Entries taken from a collection:
▼
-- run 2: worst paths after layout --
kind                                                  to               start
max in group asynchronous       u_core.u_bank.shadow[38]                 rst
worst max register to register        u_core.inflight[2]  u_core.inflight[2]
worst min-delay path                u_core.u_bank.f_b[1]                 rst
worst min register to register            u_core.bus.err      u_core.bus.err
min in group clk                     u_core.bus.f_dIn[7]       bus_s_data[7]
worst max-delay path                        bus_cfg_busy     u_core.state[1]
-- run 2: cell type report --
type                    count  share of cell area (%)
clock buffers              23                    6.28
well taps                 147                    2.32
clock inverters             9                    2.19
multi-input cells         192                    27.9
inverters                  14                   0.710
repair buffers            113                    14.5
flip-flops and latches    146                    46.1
[src/rtl/switches_debounce_ctrl.sv]
// switches_debounce_ctrl: synchronised, debounced switch bank with edge capture,
// interrupt mask and a four-register read/write interface.
module switches_debounce_ctrl #(
    parameter int WIDTH           = 32,
    parameter int DEBOUNCE_CYCLES = 50000,
    parameter int EDGE_MODE       = 2
) (
    input  logic             iClk,
    input  logic             iReset,
    input  logic             iChip_select_n,
    input  logic             iRead_n,
    input  logic             iWrite_n,
    input  logic [1:0]       iAddress,
    input  logic [31:0]      iWrite_data,
    input  logic [WIDTH-1:0] iSwitches_data,
    output logic [31:0]      oRead_data,
    output logic             oIrq
);
    localparam int CW = $clog2(DEBOUNCE_CYCLES + 1);
    localparam logic [CW-1:0] CNT_LAST = CW'(DEBOUNCE_CYCLES - 1);
    logic [WIDTH-1:0] r_sync1, r_sync2, r_stable, r_edge, r_mask;
    logic [CW-1:0]    r_cnt [WIDTH];
    logic [WIDTH-1:0] w_done, w_rise, w_fall, w_set, w_clr;
    logic             w_rd, w_wr, w_unused;
    logic [31:0]      w_rdata;
    // w_done marks bits whose new level has persisted long enough to commit this edge
    always_comb begin
        w_done = '0;
        for (int i = 0; i < WIDTH; i++)
            w_done[i] = (r_sync2[i] != r_stable[i]) && (r_cnt[i] == CNT_LAST);
    end
    assign w_rise   = w_done & r_sync2;
    assign w_fall   = w_done & ~r_sync2;
    assign w_set    = (EDGE_MODE == 0) ? w_rise : (EDGE_MODE == 1) ? w_fall : (w_rise | w_fall);
    assign w_rd     = ~iChip_select_n & ~iRead_n;
    assign w_wr     = ~iChip_select_n & ~iWrite_n & iRead_n;
    assign w_clr    = (w_wr && iAddress == 2'd1) ? iWrite_data[WIDTH-1:0] : '0;
    assign w_rdata  = (iAddress == 2'd0) ? 32'(r_stable) :
                      (iAddress == 2'd1) ? 32'(r_edge)   :
                      (iAddress == 2'd2) ? 32'(r_mask)   : 32'd0;
    assign oIrq     = |(r_edge & r_mask);
    assign w_unused = ^iWrite_data;
    always_ff @(posedge iClk or posedge iReset) begin
        if (iReset) begin
            r_sync1    <= '0;
            r_sync2    <= '0;
            r_stable   <= '0;
            r_edge     <= '0;
            r_mask     <= '0;
            oRead_data <= '0;
            for (int i = 0; i < WIDTH; i++) r_cnt[i] <= '0;
        end else begin
            r_sync1  <= iSwitches_data;
            r_sync2  <= r_sync1;
            r_stable <= r_stable ^ w_done;
            for (int i = 0; i < WIDTH; i++)
                r_cnt[i] <= (r_sync2[i] == r_stable[i] || w_done[i]) ? '0 : r_cnt[i] + 1'b1;
            // a set in the same cycle as a clear wins
            r_edge   <= (r_edge & ~w_clr) | w_set;
            if (w_wr && iAddress == 2'd2) r_mask <= iWrite_data[WIDTH-1:0];
            if (w_rd) oRead_data <= w_rdata;
        end
    end
endmodule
▲
◆ Assignment ◆
Give back all of the data exactly, with every line intact.

◆ Task output ◆
-- run 2: worst paths after layout --
kind                                                  to               start
max in group asynchronous       u_core.u_bank.shadow[38]                 rst
worst max register to register        u_core.inflight[2]  u_core.inflight[2]
worst min-delay path                u_core.u_bank.f_b[1]                 rst
worst min register to register            u_core.bus.err      u_core.bus.err
min in group clk                     u_core.bus.f_dIn[7]       bus_s_data[7]
worst max-delay path                        bus_cfg_busy     u_core.state[1]
-- run 2: cell type report --
type                    count  share of cell area (%)
clock buffers              23                    6.28
well taps                 147                    2.32
clock inverters             9                    2.19
multi-input cells         192                    27.9
inverters                  14                   0.710
repair buffers            113                    14.5
flip-flops and latches    146                    46.1
[src/rtl/switches_debounce_ctrl.sv]
// switches_debounce_ctrl: synchronised, debounced switch bank with edge capture,
// interrupt mask and a four-register read/write interface.
module switches_debounce_ctrl #(
    parameter int WIDTH           = 32,
    parameter int DEBOUNCE_CYCLES = 50000,
    parameter int EDGE_MODE       = 2
) (
    input  logic             iClk,
    input  logic             iReset,
    input  logic             iChip_select_n,
    input  logic             iRead_n,
    input  logic             iWrite_n,
    input  logic [1:0]       iAddress,
    input  logic [31:0]      iWrite_data,
    input  logic [WIDTH-1:0] iSwitches_data,
    output logic [31:0]      oRead_data,
    output logic             oIrq
);
    localparam int CW = $clog2(DEBOUNCE_CYCLES + 1);
    localparam logic [CW-1:0] CNT_LAST = CW'(DEBOUNCE_CYCLES - 1);
    logic [WIDTH-1:0] r_sync1, r_sync2, r_stable, r_edge, r_mask;
    logic [CW-1:0]    r_cnt [WIDTH];
    logic [WIDTH-1:0] w_done, w_rise, w_fall, w_set, w_clr;
    logic             w_rd, w_wr, w_unused;
    logic [31:0]      w_rdata;
    // w_done marks bits whose new level has persisted long enough to commit this edge
    always_comb begin
        w_done = '0;
        for (int i = 0; i < WIDTH; i++)
            w_done[i] = (r_sync2[i] != r_stable[i]) && (r_cnt[i] == CNT_LAST);
    end
    assign w_rise   = w_done & r_sync2;
    assign w_fall   = w_done & ~r_sync2;
    assign w_set    = (EDGE_MODE == 0) ? w_rise : (EDGE_MODE == 1) ? w_fall : (w_rise | w_fall);
    assign w_rd     = ~iChip_select_n & ~iRead_n;
    assign w_wr     = ~iChip_select_n & ~iWrite_n & iRead_n;
    assign w_clr    = (w_wr && iAddress == 2'd1) ? iWrite_data[WIDTH-1:0] : '0;
    assign w_rdata  = (iAddress == 2'd0) ? 32'(r_stable) :
                      (iAddress == 2'd1) ? 32'(r_edge)   :
                      (iAddress == 2'd2) ? 32'(r_mask)   : 32'd0;
    assign oIrq     = |(r_edge & r_mask);
    assign w_unused = ^iWrite_data;
    always_ff @(posedge iClk or posedge iReset) begin
        if (iReset) begin
            r_sync1    <= '0;
            r_sync2    <= '0;
            r_stable   <= '0;
            r_edge     <= '0;
            r_mask     <= '0;
            oRead_data <= '0;
            for (int i = 0; i < WIDTH; i++) r_cnt[i] <= '0;
        end else begin
            r_sync1  <= iSwitches_data;
            r_sync2  <= r_sync1;
            r_stable <= r_stable ^ w_done;
            for (int i = 0; i < WIDTH; i++)
                r_cnt[i] <= (r_sync2[i] == r_stable[i] || w_done[i]) ? '0 : r_cnt[i] + 1'b1;
            // a set in the same cycle as a clear wins
            r_edge   <= (r_edge & ~w_clr) | w_set;
            if (w_wr && iAddress == 2'd2) r_mask <= iWrite_data[WIDTH-1:0];
            if (w_rd) oRead_data <= w_rdata;
        end
    end
endmodule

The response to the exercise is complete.